The National Flag Memorial (Spanish, Monumento a la Bandera) in Rosario, Argentina, is a monumental complex built near the shore of the Paraná River. It was inaugurated on June 20, 1957, the anniversary of the death of Manuel Belgrano, creator of the Argentine flag, who raised it for the first time on an island on the opposite shore of the river on February 27, 1812.

The complex has a total area of about 10,000 square metres, and was built mostly using stone from the Andes, under the direction of architects Ángel Guido and Alejandro Bustillo, and the sculptors José Fioravanti, Alfredo Bigatti and Eduardo Barnes.
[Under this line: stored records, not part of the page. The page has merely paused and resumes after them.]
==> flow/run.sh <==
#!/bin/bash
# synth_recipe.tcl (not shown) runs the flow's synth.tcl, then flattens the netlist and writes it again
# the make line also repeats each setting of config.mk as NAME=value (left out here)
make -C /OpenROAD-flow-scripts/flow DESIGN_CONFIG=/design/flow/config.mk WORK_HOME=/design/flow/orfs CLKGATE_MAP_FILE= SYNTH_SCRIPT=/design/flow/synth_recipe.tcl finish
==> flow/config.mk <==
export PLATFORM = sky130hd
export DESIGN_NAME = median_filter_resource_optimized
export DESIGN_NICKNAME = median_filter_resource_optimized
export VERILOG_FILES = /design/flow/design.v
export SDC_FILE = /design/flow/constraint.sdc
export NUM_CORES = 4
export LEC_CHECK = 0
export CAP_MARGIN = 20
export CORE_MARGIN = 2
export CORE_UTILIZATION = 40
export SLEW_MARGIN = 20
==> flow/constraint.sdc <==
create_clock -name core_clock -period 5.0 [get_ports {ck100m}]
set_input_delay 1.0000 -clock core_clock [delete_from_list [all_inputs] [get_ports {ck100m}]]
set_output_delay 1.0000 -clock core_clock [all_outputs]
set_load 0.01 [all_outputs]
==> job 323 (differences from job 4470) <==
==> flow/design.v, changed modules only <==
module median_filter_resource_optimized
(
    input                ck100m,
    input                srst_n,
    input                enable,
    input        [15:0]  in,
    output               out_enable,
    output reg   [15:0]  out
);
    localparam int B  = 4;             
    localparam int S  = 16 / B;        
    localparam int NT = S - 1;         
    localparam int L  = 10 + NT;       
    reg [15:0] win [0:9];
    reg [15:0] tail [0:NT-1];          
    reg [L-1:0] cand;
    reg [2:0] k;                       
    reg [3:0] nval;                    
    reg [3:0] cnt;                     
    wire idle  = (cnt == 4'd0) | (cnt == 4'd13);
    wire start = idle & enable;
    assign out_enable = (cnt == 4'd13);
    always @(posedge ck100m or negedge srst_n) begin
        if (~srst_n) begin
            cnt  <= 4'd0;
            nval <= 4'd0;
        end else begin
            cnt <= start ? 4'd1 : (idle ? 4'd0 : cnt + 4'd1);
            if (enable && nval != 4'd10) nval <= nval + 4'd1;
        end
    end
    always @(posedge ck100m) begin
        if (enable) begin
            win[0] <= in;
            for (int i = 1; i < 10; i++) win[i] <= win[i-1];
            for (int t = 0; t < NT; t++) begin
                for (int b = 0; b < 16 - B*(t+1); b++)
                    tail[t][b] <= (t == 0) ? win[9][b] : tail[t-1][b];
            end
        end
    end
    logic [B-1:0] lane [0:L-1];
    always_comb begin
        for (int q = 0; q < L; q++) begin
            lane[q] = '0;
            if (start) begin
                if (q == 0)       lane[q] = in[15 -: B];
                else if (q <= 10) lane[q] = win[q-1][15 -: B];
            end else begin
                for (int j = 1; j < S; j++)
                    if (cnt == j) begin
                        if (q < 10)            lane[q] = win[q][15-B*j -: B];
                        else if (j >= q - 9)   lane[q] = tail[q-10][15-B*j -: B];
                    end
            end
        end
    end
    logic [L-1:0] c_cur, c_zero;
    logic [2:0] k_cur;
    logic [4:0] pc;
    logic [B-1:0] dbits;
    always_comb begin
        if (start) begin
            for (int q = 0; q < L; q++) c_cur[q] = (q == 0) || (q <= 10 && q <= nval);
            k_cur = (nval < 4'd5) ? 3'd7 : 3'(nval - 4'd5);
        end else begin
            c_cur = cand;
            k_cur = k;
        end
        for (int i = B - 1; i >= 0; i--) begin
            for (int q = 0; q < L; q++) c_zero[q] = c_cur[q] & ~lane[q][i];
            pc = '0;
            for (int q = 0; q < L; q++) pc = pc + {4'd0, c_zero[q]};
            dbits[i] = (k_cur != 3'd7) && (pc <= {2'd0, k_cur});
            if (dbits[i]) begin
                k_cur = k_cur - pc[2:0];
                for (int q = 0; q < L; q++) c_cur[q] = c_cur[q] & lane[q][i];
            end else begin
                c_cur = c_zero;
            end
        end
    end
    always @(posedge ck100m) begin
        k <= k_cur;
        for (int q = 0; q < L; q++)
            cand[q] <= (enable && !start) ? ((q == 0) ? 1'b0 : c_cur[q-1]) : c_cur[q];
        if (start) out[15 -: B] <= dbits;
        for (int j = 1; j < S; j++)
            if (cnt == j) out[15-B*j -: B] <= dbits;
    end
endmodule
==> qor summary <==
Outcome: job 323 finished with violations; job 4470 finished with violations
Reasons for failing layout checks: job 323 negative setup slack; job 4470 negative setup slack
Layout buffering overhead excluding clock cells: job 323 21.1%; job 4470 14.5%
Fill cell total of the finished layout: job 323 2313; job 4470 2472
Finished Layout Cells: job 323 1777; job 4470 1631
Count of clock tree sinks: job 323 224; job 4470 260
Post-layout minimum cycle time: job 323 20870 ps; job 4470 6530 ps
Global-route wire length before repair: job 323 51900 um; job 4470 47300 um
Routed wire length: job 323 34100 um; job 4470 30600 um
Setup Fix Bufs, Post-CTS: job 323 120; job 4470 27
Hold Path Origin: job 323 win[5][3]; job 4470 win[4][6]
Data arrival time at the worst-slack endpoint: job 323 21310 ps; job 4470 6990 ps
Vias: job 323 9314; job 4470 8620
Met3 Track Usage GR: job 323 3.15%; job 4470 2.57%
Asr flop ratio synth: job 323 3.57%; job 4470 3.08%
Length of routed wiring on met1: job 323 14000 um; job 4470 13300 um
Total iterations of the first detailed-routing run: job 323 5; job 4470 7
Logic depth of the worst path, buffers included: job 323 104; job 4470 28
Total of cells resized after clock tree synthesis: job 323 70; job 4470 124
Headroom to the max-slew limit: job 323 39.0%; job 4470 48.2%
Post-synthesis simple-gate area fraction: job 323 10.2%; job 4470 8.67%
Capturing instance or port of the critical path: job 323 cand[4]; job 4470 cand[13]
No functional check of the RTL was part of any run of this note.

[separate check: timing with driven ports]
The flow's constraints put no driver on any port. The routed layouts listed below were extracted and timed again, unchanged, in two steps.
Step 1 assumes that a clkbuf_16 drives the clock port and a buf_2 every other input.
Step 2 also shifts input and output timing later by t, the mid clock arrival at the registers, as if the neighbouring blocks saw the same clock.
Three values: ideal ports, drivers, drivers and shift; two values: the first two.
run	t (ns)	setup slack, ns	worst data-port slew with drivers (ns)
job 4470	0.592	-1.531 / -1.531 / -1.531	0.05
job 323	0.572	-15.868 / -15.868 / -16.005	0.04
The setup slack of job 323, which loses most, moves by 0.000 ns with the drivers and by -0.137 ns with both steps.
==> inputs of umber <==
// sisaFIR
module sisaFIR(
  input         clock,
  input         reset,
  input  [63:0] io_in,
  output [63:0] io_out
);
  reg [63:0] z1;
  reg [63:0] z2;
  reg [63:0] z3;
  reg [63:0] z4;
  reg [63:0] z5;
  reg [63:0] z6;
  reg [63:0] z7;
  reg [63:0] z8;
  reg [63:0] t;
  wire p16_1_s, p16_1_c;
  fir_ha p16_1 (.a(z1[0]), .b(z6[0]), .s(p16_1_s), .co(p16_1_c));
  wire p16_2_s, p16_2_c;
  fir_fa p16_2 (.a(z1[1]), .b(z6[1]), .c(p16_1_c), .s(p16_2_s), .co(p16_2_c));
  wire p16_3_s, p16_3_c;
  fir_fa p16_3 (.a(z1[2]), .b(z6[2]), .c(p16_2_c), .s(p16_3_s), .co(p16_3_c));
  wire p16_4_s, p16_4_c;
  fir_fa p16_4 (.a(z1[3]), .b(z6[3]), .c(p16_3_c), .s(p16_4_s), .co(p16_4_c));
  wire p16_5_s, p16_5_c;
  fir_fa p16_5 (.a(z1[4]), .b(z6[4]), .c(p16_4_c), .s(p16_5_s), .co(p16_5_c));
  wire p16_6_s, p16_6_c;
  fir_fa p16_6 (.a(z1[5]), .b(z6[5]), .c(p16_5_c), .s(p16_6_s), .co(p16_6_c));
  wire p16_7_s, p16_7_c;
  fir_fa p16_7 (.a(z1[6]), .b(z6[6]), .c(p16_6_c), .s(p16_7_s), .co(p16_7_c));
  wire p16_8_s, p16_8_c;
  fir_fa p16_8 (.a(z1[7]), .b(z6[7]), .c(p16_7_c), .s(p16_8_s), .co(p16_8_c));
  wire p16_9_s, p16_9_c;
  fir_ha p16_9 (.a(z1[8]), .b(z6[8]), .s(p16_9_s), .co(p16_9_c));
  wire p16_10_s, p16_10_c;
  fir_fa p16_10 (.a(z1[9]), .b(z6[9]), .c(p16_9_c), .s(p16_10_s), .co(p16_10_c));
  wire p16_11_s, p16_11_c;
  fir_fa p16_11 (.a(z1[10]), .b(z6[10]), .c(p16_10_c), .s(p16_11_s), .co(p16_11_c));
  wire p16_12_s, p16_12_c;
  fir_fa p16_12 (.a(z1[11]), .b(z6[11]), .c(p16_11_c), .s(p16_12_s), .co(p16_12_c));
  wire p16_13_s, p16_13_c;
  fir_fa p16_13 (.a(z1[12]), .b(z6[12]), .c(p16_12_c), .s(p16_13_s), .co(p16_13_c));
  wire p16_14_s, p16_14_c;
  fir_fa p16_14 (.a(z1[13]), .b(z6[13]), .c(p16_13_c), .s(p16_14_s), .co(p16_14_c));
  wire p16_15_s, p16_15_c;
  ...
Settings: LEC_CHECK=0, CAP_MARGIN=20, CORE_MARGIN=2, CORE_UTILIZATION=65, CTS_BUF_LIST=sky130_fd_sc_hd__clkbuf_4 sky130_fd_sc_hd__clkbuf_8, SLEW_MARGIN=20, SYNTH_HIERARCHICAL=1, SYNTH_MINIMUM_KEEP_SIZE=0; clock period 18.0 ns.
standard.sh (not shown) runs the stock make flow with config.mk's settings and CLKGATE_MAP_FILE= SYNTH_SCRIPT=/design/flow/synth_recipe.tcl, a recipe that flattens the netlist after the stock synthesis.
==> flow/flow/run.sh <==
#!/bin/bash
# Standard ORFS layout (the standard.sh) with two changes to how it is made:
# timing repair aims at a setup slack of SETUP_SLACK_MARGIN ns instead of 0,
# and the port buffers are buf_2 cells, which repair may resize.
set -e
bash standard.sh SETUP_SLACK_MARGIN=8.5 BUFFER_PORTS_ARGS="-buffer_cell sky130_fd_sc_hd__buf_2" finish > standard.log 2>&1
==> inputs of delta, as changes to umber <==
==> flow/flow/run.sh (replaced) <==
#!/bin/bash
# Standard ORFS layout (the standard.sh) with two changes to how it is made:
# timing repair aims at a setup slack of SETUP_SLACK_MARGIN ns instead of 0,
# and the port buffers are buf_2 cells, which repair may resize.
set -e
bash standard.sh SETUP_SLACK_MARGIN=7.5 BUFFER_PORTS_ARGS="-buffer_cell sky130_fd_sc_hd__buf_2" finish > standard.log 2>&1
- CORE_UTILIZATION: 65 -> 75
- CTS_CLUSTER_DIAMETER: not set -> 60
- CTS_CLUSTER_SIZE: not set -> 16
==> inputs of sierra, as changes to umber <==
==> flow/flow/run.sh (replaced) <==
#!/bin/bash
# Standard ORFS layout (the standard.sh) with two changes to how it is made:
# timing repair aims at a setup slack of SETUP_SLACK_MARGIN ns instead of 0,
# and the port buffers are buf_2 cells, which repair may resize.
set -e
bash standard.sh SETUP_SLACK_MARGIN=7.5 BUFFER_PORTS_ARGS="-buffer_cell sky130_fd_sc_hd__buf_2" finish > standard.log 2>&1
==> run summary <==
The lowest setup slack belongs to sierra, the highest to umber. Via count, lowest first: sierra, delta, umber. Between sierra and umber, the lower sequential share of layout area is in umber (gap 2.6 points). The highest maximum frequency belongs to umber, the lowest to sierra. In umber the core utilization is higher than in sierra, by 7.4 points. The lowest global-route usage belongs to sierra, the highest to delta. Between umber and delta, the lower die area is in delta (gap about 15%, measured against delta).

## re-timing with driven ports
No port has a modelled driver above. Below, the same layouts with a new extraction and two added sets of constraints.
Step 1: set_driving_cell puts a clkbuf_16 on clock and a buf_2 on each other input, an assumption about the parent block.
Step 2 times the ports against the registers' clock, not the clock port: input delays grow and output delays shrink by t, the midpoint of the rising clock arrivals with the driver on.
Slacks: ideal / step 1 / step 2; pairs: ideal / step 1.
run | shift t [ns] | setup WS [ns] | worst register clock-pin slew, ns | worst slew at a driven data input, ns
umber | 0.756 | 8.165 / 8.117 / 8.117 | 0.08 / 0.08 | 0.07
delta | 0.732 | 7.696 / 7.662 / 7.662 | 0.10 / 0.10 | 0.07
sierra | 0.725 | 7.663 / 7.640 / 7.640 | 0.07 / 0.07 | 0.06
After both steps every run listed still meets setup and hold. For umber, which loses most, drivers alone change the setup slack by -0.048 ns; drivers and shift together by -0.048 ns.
From an optimization exercise on the open Yosys and OpenROAD flow, aimed at small area, a short achievable clock period and few clock cycles per item; shortcuts taken in it are not production practice. Only simulation tests tie the RTL to the original design; equivalence was not proved. No activity file was given, so power comes from the tool's default toggle rates.

== v31 ==
==> flow/design.v (excerpt) <==
module assignment (
    input logic clk,
    input logic NRST,
    input logic start,
    input logic [10:0] A,
    input logic [10:0] B,
    output logic [20:0] result,
    output logic ready
);
    logic        busy;
    logic        accept;
    logic [10:0] a_value;
    logic [9:0]  b_mod;
    logic [9:0]  b_mod_next;
    logic [20:0] row0, row1;
    logic pp_0_0;
    logic pp_0_1;
    logic pp_0_2;
    logic pp_0_3;
    logic pp_0_4;
    logic pp_0_5;
    logic pp_0_6;
    logic pp_0_7;
    logic pp_0_8;
    logic pp_0_9;
    logic pp_1_0;
    logic pp_1_1;
    logic pp_1_2;
    logic pp_1_3;
    logic pp_1_4;
    logic pp_1_5;
    logic pp_1_6;
    logic pp_1_7;
    logic pp_1_8;
    logic pp_1_9;
    logic pp_2_0;
    logic pp_2_1;
    logic pp_2_2;
    logic pp_2_3;
    logic pp_2_4;
    logic pp_2_5;
    logic pp_2_6;
    logic pp_2_7;
    logic pp_2_8;
    logic pp_2_9;
    logic pp_3_0;
    logic pp_3_1;
    logic pp_3_2;
    logic pp_3_3;
    logic pp_3_4;
    logic pp_3_5;
    logic pp_3_6;
    logic pp_3_7;
    logic pp_3_8;
    logic pp_3_9;
    logic pp_4_0;
    logic pp_4_1;
    logic pp_4_2;
    logic pp_4_3;
    logic pp_4_4;
    logic pp_4_5;
    logic pp_4_6;
    logic pp_4_7;
    logic pp_4_8;
    logic pp_4_9;
    logic pp_5_0;
    logic pp_5_1;
    logic pp_5_2;
    logic pp_5_3;
    logic pp_5_4;
    logic pp_5_5;
    logic pp_5_6;
    logic pp_5_7;
    logic pp_5_8;
    logic pp_5_9;
    logic pp_6_0;
    logic pp_6_1;
    logic pp_6_2;
    logic pp_6_3;
    logic pp_6_4;
    logic pp_6_5;
    logic pp_6_6;
    logic pp_6_7;
    logic pp_6_8;
    logic pp_6_9;
    logic pp_7_0;
    logic pp_7_1;
    logic pp_7_2;
    logic pp_7_3;
    logic pp_7_4;
    logic pp_7_5;
    logic pp_7_6;
    logic pp_7_7;
    logic pp_7_8;
    logic pp_7_9;
    logic pp_8_0;
  ...
Size: about 47 I/O pins, roughly 0.0044 mm² of cells after synthesis.
export LEC_CHECK = 0
export CAP_MARGIN = 20
export CORE_MARGIN = 2
export CORE_UTILIZATION = 40
export SLEW_MARGIN = 20
export SYNTH_HIERARCHICAL = 1
export SYNTH_MINIMUM_KEEP_SIZE = 0
create_clock -name core_clock -period 12.5 [get_ports {clk}]
standard.sh (not shown) runs the stock make flow with config.mk's settings and CLKGATE_MAP_FILE= SYNTH_SCRIPT=/design/flow/synth_recipe.tcl, a recipe that flattens the netlist after the stock synthesis.
==> flow/flow/run.sh <==
#!/bin/bash
# The standard layout (the standard.sh: ORFS synthesis to final layout),
# with smaller port buffers and no clock-tree dummy loads.
set -euo pipefail
export BUFFER_PORTS_ARGS="-buffer_cell ${PORT_BUF:-sky130_fd_sc_hd__buf_1}"
export CTS_ARGS="-sink_clustering_enable -repair_clock_nets -dont_use_dummy_load -sink_clustering_size 60 -sink_clustering_max_diameter 300 -buf_list sky130_fd_sc_hd__clkbuf_16"
bash standard.sh > standard.log 2>&1
Testbench counts of v31, summed over its fixed seeds: cycles 3,200, items 1,600.
Here is what was changed in the inputs of v15 compared with v31.
==> flow/flow/run.sh <==
#!/bin/bash
# The standard layout (the standard.sh: ORFS synthesis to final layout),
# with smaller port buffers and no clock-tree dummy loads.
set -euo pipefail
export BUFFER_PORTS_ARGS="-buffer_cell ${PORT_BUF:-sky130_fd_sc_hd__buf_1}"
export CTS_ARGS="-sink_clustering_enable -repair_clock_nets -dont_use_dummy_load -buf_list sky130_fd_sc_hd__clkbuf_8"
export SETUP_SLACK_MARGIN=8.5
bash standard.sh > standard.log 2>&1
Notes after the runs:
- [compare] base=v31 new=v15: fraction of final layout cells with drive strength greater than 1 rose by 12 points, ratio of final minimum period to clock period fell by 0.84 points, cell count rose by 32.
- Clock insertion delay at the later pin of the skew report: v15 vs v31 up 0.02 ns
- From v31 to v15 the numbers moved as follows: part of the total power dissipated in the clock network fell 4.0 points, overall routed net length higher, count of plain and timing-repair buffers went up 68%.

## port drivers added, routing unchanged
Ports are ideal in the flow. The routed layouts listed here were re-timed in OpenROAD. Step 1 assumes that a clkbuf_16 drives the clock port and a buf_2 every other input. Step 2 times the ports against the registers' clock, not the clock port: input delays grow and output delays shrink by t, the midpoint of the rising clock arrivals with the driver on. a / b / c = ideal / step 1 / step 2; a / b = the first two.
run | t (ns) | setup WS [ns] | cell pins on the clock port's net
v31 | 0.322 | 8.289 / 8.252 / 8.097 | 1
v15 | 0.332 | 8.393 / 8.362 / 8.202 | 1
After both steps setup and hold are still met in every run listed. The setup slack of v31, which loses most, moves by -0.037 ns with the drivers and by -0.192 ns with both steps.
The Monumento has three parts: the Tower (Torre) or mast, 70 metres high, which commemorates the Revolution of May 1810 and houses Manuel Belgrano's crypt in its base; the Civic Courtyard (Patio Cívico), which symbolizes the effort of the organization of the state (the Courtyard is used for massive open-air shows), and the Triumphal Propylaeum (Propileo Triunfal), representing the Nation as organized after the 1853 Constitution. Under the Propylaeum there is the Honour Room for the Flags of America (where the flags of all American nations are displayed).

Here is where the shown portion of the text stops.